RECORDS PROVIDED>
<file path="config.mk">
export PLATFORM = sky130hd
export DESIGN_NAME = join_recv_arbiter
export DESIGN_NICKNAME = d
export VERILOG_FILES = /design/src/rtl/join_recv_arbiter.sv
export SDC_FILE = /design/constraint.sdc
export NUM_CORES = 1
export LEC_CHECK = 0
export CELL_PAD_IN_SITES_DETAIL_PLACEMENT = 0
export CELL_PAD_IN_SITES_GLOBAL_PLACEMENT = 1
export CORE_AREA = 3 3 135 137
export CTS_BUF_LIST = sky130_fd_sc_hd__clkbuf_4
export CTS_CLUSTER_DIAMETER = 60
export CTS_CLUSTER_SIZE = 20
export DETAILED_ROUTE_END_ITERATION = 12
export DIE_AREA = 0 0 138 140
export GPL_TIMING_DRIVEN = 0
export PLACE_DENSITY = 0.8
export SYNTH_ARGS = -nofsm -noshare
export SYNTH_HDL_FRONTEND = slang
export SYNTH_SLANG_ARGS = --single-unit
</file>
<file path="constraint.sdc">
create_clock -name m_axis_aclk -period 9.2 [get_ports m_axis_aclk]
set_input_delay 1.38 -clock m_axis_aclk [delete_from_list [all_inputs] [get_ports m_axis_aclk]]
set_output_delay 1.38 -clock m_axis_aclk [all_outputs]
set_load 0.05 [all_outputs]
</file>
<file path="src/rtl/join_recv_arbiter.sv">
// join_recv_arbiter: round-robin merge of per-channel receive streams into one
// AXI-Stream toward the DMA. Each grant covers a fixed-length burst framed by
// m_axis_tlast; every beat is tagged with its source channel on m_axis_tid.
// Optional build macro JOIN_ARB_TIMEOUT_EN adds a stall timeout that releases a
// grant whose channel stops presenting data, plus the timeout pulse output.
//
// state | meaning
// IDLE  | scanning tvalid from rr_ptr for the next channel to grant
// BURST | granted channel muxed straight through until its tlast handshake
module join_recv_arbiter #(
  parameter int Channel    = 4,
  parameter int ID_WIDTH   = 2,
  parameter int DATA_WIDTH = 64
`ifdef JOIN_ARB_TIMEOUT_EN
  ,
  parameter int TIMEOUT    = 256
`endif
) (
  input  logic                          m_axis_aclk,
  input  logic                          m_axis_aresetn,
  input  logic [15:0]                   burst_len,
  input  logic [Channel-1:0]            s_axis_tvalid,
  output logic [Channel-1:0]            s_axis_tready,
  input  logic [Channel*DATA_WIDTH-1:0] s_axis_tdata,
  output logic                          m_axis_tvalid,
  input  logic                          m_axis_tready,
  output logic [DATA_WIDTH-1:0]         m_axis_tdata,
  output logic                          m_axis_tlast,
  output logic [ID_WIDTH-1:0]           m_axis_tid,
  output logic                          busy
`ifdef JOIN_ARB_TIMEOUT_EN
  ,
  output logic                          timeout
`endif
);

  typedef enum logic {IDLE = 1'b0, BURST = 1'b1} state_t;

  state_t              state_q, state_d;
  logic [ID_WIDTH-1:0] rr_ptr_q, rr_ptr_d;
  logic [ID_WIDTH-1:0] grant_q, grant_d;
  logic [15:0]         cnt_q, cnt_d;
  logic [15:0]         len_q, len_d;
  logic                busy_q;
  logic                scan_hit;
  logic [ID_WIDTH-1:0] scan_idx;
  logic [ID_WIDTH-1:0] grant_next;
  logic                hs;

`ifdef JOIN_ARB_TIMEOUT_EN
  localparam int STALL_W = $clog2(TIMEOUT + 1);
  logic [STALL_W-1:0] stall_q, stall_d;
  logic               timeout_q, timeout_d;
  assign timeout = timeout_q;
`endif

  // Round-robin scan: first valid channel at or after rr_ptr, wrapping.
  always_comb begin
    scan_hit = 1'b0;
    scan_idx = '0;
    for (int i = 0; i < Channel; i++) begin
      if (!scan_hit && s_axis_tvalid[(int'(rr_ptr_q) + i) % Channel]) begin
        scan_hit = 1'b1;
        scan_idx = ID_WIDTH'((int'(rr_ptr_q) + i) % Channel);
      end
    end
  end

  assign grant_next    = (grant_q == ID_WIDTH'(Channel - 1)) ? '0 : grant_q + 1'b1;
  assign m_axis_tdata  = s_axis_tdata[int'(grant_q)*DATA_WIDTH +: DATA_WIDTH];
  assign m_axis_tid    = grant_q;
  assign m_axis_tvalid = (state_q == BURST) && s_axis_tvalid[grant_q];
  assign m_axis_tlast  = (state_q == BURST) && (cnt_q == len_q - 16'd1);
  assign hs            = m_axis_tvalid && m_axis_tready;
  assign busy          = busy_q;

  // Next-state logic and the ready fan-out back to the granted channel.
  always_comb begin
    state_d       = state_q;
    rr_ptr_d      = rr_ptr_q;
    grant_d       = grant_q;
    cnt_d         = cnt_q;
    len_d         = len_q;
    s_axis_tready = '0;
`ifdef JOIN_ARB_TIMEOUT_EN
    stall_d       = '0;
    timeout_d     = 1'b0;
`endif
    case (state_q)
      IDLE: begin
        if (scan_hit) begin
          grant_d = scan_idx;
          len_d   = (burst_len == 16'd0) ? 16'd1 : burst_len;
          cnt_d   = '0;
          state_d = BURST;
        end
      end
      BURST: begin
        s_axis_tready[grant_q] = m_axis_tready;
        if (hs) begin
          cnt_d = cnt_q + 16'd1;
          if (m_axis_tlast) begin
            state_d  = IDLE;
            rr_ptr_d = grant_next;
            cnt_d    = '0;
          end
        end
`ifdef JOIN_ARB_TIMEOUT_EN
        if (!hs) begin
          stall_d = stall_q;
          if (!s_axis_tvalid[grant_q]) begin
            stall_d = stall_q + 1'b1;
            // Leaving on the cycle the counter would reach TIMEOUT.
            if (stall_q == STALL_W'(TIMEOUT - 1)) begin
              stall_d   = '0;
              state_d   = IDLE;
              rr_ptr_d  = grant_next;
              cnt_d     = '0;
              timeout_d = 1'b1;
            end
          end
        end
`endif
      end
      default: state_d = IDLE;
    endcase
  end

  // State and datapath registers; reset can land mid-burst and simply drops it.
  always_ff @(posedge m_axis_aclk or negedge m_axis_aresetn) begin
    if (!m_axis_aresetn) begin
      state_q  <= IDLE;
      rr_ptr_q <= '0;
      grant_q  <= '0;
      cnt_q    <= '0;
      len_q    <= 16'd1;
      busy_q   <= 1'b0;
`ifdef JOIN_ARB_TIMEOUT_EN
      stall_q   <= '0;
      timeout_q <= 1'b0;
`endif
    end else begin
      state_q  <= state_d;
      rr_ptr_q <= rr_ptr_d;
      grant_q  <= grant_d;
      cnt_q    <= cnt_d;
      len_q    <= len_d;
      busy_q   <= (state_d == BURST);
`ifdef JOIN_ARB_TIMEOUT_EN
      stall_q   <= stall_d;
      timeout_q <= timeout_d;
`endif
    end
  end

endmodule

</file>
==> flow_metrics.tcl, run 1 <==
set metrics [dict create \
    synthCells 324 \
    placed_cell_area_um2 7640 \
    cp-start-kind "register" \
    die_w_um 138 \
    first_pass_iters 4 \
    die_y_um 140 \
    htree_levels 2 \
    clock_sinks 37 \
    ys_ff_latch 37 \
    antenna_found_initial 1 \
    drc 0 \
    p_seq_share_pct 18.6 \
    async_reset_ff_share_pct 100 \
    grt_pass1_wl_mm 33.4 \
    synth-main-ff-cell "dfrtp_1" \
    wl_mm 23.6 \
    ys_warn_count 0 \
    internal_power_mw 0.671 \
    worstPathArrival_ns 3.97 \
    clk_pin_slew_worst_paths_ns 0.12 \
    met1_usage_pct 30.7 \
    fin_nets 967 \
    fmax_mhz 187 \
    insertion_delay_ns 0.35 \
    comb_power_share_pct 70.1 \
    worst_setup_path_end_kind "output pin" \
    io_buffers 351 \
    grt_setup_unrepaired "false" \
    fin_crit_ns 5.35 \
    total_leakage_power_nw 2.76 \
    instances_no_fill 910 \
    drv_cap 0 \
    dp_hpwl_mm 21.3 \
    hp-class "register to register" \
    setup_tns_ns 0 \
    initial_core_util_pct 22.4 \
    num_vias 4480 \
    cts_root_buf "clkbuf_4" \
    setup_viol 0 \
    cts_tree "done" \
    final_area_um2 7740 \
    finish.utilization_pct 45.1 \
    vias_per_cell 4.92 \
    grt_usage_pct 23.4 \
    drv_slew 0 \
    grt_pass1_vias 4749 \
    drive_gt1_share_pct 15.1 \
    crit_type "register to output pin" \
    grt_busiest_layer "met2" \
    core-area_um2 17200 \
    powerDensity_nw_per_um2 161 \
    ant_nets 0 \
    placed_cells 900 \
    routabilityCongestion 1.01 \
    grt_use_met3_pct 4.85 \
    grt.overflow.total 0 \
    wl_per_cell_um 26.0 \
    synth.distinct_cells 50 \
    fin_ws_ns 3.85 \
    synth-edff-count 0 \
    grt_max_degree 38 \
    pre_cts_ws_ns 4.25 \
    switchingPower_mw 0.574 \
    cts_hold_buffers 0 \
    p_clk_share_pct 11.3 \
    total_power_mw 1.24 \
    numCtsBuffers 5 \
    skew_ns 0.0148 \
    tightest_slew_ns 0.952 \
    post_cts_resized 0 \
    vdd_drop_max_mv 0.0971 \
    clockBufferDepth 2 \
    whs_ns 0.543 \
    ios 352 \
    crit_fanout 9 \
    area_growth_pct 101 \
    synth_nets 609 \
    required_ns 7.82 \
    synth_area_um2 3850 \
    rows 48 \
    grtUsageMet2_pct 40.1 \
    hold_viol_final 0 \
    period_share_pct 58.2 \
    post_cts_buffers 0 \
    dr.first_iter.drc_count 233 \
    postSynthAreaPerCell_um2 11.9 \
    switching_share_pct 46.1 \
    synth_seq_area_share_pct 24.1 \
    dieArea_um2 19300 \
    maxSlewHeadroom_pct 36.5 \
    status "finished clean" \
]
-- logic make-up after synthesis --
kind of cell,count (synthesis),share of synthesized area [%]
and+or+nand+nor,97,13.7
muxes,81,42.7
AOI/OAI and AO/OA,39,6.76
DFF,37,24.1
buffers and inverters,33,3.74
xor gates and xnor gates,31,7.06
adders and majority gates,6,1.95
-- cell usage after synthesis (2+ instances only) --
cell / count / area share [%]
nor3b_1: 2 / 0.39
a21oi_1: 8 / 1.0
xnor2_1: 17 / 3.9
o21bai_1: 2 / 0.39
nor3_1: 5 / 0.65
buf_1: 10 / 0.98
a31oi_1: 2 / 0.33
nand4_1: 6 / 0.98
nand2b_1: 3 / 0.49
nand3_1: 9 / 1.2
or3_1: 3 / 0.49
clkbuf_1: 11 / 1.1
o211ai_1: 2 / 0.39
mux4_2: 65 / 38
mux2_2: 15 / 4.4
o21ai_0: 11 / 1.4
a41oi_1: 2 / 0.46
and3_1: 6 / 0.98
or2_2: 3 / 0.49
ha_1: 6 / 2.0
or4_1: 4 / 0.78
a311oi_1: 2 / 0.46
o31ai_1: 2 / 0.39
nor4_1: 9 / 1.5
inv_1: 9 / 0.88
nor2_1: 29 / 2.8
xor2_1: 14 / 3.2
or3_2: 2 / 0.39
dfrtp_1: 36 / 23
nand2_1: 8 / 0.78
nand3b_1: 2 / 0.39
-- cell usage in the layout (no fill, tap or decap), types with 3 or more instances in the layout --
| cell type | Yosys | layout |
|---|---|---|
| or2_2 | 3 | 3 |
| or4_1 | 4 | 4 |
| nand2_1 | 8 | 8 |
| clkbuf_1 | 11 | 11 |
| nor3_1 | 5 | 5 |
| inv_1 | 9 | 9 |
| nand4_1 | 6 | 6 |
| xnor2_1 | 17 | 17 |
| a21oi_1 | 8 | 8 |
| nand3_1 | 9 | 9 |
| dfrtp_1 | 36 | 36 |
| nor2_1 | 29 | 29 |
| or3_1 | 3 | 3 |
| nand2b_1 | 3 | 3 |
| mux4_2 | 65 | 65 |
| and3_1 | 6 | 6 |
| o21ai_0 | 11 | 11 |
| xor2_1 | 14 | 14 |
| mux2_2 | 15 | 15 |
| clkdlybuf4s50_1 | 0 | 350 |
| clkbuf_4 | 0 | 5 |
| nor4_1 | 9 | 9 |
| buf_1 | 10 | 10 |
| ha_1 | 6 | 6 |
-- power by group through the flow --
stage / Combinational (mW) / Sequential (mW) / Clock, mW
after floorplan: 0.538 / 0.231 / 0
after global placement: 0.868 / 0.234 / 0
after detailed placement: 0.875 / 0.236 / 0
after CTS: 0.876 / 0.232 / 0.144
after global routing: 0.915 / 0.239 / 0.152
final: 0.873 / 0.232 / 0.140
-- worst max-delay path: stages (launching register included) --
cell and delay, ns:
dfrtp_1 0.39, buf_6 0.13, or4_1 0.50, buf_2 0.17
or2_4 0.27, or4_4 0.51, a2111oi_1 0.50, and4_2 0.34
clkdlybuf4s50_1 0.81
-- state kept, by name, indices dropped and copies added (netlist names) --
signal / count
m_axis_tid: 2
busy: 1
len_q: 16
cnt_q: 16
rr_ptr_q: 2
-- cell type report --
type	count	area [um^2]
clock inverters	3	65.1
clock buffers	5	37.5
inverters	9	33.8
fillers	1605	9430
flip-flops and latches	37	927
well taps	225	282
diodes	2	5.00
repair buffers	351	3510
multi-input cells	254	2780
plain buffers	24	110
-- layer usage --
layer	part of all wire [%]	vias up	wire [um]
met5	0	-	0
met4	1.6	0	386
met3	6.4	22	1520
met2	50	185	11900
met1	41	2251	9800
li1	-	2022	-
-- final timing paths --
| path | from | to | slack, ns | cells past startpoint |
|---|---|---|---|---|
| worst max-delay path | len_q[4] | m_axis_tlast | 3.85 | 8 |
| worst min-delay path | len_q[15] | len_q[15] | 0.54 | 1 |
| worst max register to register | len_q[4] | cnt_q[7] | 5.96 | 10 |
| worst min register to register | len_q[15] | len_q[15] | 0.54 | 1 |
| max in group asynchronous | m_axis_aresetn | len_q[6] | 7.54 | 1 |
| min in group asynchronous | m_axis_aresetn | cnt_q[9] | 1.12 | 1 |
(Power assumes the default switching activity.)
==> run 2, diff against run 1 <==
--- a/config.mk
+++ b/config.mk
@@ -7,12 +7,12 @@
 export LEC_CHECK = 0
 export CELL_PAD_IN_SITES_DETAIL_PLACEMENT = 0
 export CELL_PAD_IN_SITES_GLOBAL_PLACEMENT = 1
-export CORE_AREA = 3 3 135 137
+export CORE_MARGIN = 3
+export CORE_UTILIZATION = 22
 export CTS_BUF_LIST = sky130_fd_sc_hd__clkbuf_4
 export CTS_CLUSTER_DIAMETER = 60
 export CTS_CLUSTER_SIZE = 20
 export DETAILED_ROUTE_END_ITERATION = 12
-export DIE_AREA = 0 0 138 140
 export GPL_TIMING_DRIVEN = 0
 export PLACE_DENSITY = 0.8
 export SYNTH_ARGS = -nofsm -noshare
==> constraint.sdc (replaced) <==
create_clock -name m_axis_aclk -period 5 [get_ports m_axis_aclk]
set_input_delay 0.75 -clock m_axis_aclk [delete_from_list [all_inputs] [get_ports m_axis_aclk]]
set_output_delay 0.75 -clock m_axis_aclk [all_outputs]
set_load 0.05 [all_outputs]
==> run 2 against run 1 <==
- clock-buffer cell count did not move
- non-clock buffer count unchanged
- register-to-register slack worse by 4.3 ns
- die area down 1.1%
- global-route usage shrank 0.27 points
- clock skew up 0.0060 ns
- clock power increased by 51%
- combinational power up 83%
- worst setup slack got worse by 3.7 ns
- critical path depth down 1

WHAT IS EXPECTED> Taking the listing above as the source, transcribe only the lines starting at the line with "xnor2_1: 17 / 3.9" and going through the line with "nand3b_1: 2 / 0.39", unaltered and with both ends included.

WRITTEN RESPONSE>
xnor2_1: 17 / 3.9
o21bai_1: 2 / 0.39
nor3_1: 5 / 0.65
buf_1: 10 / 0.98
a31oi_1: 2 / 0.33
nand4_1: 6 / 0.98
nand2b_1: 3 / 0.49
nand3_1: 9 / 1.2
or3_1: 3 / 0.49
clkbuf_1: 11 / 1.1
o211ai_1: 2 / 0.39
mux4_2: 65 / 38
mux2_2: 15 / 4.4
o21ai_0: 11 / 1.4
a41oi_1: 2 / 0.46
and3_1: 6 / 0.98
or2_2: 3 / 0.49
ha_1: 6 / 2.0
or4_1: 4 / 0.78
a311oi_1: 2 / 0.46
o31ai_1: 2 / 0.39
nor4_1: 9 / 1.5
inv_1: 9 / 0.88
nor2_1: 29 / 2.8
xor2_1: 14 / 3.2
or3_2: 2 / 0.39
dfrtp_1: 36 / 23
nand2_1: 8 / 0.78
nand3b_1: 2 / 0.39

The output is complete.